**Aim of the task**
Of the entries below, restate word for word only the section that runs from the line with "export LEC_CHECK = 0" to the line with "- The run showing", counting both ends.

**Information supplied**

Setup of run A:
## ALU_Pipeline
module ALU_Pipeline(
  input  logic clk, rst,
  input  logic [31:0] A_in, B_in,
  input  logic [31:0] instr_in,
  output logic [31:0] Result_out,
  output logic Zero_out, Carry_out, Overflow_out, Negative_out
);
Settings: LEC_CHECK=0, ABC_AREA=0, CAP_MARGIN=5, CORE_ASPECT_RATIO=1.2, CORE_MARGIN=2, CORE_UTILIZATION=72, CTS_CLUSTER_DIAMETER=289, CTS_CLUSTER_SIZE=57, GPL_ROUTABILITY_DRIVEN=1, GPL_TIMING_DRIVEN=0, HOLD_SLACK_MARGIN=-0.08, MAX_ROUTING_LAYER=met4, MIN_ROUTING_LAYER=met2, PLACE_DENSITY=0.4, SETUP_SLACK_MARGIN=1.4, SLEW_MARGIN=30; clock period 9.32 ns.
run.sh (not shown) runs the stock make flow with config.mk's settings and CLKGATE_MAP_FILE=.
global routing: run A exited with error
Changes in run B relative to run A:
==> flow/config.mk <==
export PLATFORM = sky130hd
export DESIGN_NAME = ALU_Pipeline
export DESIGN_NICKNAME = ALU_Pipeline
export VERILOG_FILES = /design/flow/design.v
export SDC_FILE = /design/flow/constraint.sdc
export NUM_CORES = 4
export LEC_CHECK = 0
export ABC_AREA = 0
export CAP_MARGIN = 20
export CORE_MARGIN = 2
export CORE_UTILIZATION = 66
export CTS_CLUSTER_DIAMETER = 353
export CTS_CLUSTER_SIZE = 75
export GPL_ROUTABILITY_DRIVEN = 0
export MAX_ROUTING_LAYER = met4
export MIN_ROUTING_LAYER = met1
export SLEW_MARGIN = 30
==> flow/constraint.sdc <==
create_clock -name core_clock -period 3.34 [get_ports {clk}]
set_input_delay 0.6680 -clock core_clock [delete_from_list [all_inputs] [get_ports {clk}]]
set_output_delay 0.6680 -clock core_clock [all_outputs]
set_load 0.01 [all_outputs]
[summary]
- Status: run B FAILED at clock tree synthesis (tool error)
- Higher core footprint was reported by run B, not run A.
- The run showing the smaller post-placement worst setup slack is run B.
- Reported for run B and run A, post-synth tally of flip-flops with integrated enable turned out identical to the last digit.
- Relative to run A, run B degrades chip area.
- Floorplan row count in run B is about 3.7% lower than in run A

**Answer section**
export LEC_CHECK = 0
export ABC_AREA = 0
export CAP_MARGIN = 20
export CORE_MARGIN = 2
export CORE_UTILIZATION = 66
export CTS_CLUSTER_DIAMETER = 353
export CTS_CLUSTER_SIZE = 75
export GPL_ROUTABILITY_DRIVEN = 0
export MAX_ROUTING_LAYER = met4
export MIN_ROUTING_LAYER = met1
export SLEW_MARGIN = 30
==> flow/constraint.sdc <==
create_clock -name core_clock -period 3.34 [get_ports {clk}]
set_input_delay 0.6680 -clock core_clock [delete_from_list [all_inputs] [get_ports {clk}]]
set_output_delay 0.6680 -clock core_clock [all_outputs]
set_load 0.01 [all_outputs]
[summary]
- Status: run B FAILED at clock tree synthesis (tool error)
- Higher core footprint was reported by run B, not run A.
- The run showing the smaller post-placement worst setup slack is run B.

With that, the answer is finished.